Of course, I didn’t. Fail again. But I did continue working out – sporadically. Man, do I ever know how to quit a good plan! I still didn’t have a gym membership at this point, but I had access to a treadmill, and spent an unhealthy amount of time watching weight-loss shows in order to find exercises that I could do in the comfort of my own home. (Note: merely watching weight-loss shows does NOT, in and of itself, make you skinny. Who knew?) I got down to 178 by my daughter’s first birthday, lost a bit more...then got a new job where people kept making delicious food that I just couldn’t say no to, and gained some back. All the while NOT running, and rarely working out. Super fail!
But...when my daughter was about 18 months old, I decided to go for it. I’d try the running thing again. AGAIN! The first time I went out, I think I lasted 5 minutes before I had to walk. But then, a really wise (and hot as heck) friend gave me the best advice ever: that the first five minutes are often the hardest, and to just NOT give up. So I didn’t. The next run, I lasted 10 minutes. The next time, 15. Eventually, I got to the point where I could consistently run for 30 minutes without stopping, and sometimes, if I was having a good day, I could run up to an hour!!!
Holy crappies! Of course, when I say “run”, I mean “slow jog”. But that didn’t matter. I was proud of myself.
When my daughter was approaching two years of age, we decided to start trying for baby #2. I decided that in order to NOT let myself get obsessed with trying to conceive (I had previous fertility problems that make getting pregnant difficult), I would try to lose during this time as well.

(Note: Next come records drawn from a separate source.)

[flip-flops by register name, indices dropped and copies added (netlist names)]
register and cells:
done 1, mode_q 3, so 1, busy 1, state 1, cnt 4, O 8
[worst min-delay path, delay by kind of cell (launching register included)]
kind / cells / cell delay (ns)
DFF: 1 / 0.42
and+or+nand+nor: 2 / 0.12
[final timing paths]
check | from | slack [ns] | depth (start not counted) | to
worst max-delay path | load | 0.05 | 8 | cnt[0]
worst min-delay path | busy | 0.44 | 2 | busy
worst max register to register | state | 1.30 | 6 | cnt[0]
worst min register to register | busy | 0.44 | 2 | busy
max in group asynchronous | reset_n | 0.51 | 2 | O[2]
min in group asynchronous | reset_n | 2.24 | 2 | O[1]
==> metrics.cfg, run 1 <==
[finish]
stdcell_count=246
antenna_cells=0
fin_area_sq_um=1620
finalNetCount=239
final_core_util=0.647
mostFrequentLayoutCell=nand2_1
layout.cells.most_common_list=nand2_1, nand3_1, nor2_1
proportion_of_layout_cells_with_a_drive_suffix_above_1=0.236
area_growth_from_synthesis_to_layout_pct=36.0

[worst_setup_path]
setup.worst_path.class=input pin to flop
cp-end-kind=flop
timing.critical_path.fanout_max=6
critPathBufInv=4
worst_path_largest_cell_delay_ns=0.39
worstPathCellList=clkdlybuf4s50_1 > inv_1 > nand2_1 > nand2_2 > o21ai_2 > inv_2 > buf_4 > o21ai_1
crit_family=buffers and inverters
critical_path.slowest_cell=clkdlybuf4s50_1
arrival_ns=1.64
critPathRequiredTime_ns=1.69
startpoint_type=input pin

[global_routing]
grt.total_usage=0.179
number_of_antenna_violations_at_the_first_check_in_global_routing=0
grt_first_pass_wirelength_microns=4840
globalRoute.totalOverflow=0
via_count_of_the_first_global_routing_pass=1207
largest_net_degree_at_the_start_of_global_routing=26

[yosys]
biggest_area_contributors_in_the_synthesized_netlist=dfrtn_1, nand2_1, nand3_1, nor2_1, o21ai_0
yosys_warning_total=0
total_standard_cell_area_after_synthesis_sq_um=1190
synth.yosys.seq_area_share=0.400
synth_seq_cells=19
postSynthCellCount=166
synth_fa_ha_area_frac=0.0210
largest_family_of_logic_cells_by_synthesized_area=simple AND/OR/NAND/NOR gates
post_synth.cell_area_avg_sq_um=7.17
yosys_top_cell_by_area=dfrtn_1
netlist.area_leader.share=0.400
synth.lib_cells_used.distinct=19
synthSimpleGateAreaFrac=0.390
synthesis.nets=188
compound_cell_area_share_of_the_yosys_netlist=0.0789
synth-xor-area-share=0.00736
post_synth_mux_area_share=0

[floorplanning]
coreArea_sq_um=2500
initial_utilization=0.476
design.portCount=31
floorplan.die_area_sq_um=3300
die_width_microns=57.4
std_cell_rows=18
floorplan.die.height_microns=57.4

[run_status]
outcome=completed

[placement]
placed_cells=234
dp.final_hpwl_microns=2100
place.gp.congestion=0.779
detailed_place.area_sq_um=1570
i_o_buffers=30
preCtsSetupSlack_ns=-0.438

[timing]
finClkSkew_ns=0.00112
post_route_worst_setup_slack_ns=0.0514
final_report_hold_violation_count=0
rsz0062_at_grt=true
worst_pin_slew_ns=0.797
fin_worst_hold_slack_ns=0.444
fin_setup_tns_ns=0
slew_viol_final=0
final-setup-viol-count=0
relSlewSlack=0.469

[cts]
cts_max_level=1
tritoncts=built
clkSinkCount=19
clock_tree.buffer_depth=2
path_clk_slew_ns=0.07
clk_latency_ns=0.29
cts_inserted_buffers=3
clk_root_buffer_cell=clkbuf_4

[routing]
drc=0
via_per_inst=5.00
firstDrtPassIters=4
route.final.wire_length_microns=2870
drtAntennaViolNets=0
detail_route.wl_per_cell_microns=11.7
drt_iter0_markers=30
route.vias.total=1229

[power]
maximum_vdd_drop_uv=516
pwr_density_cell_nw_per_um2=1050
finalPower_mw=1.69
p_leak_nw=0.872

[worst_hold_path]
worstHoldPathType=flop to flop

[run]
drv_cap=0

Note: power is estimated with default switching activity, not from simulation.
<file path="config.mk">
export PLATFORM = sky130hd
export DESIGN_NAME = keypad_bcd_entry
export DESIGN_NICKNAME = d
export VERILOG_FILES = /design/src/rtl/keypad_bcd_entry.sv
export SDC_FILE = /design/constraint.sdc
export NUM_CORES = 1
export LEC_CHECK = 0
export BUFFER_PORTS_ARGS = -buffer_cell sky130_fd_sc_hd__buf_2
export CELL_PAD_IN_SITES_DETAIL_PLACEMENT = 1
export CELL_PAD_IN_SITES_GLOBAL_PLACEMENT = 2
export CORE_UTILIZATION = 32
export CTS_CLUSTER_DIAMETER = 50
export CTS_CLUSTER_SIZE = 25
export DETAILED_ROUTE_END_ITERATION = 7
export GPL_TIMING_DRIVEN = 0
export PLACE_DENSITY = 0.77
export SLEW_MARGIN = 25
export SYNTH_ARGS = -nofsm -noshare
export SYNTH_HDL_FRONTEND = slang
export SYNTH_SLANG_ARGS = --single-unit
</file>
<file path="constraint.sdc">
create_clock -name clk -period 2.9 [get_ports clk]
set_input_delay 0.58 -clock clk [delete_from_list [all_inputs] [get_ports clk]]
set_output_delay 0.58 -clock clk [all_outputs]
set_load 0.03 [all_outputs]
</file>
$ cat src/rtl/iomem_watchdog.sv
// Ready-timeout watchdog: a down-counter that is reloaded while clear is high
// and counts down while enable is high. expired is raised during the
// TIMEOUT_CYCLES-th consecutive enabled cycle. A zero TIMEOUT_CYCLES removes
// the counter entirely and the watchdog never fires.
module iomem_watchdog
   import iomem_pkg::*;
#(
   parameter int TIMEOUT_CYCLES = 1024
) (
   input  logic i_clk,
   input  logic i_rst,
   input  logic i_clear,
   input  logic i_enable,
   output logic o_expired
);

   generate
      if (TIMEOUT_CYCLES == 0) begin : g_off
         logic w_unused_wdog;
         assign w_unused_wdog = i_clk ^ i_rst ^ i_clear ^ i_enable;
         assign o_expired     = 1'b0;
      end else begin : g_on
         localparam int W = $clog2(TIMEOUT_CYCLES + 1);
         // Loaded with N-1 so the terminal value 0 is reached on the N-th cycle.
         localparam logic [W-1:0] LOAD = W'(TIMEOUT_CYCLES - 1);

         logic [W-1:0] r_remain;

         // Reload while disarmed, count down while the bus request is pending.
         always_ff @(posedge i_clk or posedge i_rst) begin
            if (i_rst) begin
               r_remain <= '0;
            end else if (i_clear) begin
               r_remain <= LOAD;
            end else if (i_enable && (r_remain != '0)) begin
               r_remain <= r_remain - 1'b1;
            end
         end

         assign o_expired = i_enable && (r_remain == '0);
      end
   endgenerate

endmodule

I got pregnant the first month. Which was awesome! But I’d only lost 3 pounds. Still...I weighed 180, which was a whole 7 POUNDS (sarcastic woot) less than my previous pre-pregnancy weight, so I decided to just accept it.
During my pregnancy, I gained 39 pounds, and lost over 20 pounds with the birth of my son. That left me at a post-pregnancy weight of 198 pounds. I got down to 183 by following Weight Watchers once again, but then my weight loss stalled because I was really unmotivated. That was, of course, until I read Mama Laughlin’s blog and realized that it was NOT impossible to get fit after having two kids, and that I COULD do it. I mean if she could, why not me? And that’s when I REALLY became a runner!
You see, sometimes it’s just about having the right mental stamina. In a short few weeks, I have gone from barely being able to run to being able to CONSISTENTLY run 5k without stopping . And I’ve gotten faster (not FAST – but faster!). And once, I even ran 10k!!!! 10k!!! Me! The non-athlete.
So what’s the moral of the story? I have no clue. I should probably have thought about that before rambling on like this, eh? (What are we at? Fail #17 by now?). But, I guess if I were to sum it all up, I would say this: do not allow that voice inside of your head to convince you that you CAN’T do something. That voice is a jerkbank (trying to keep this a profanity-free blog, peeps) and has no idea what it’s talking about. Want to know what you CAN accomplish? Ignore that voice, lace up your runners, and go find out!
Go Brenna!
ReplyDeleteThanks Brenna for your blog - it is really inspiring to me! I need to find my running - except not running, cause running to me seems so blah...
ReplyDeleteI love this, it's so inspiring... I'm a runner as well, having just started a couple of months ago. I'm not to my goal yet but I'm a hell of a lot farther than I thought I'd be and I looove it! Amazing what our bodies will do, isn't it?! Great job!!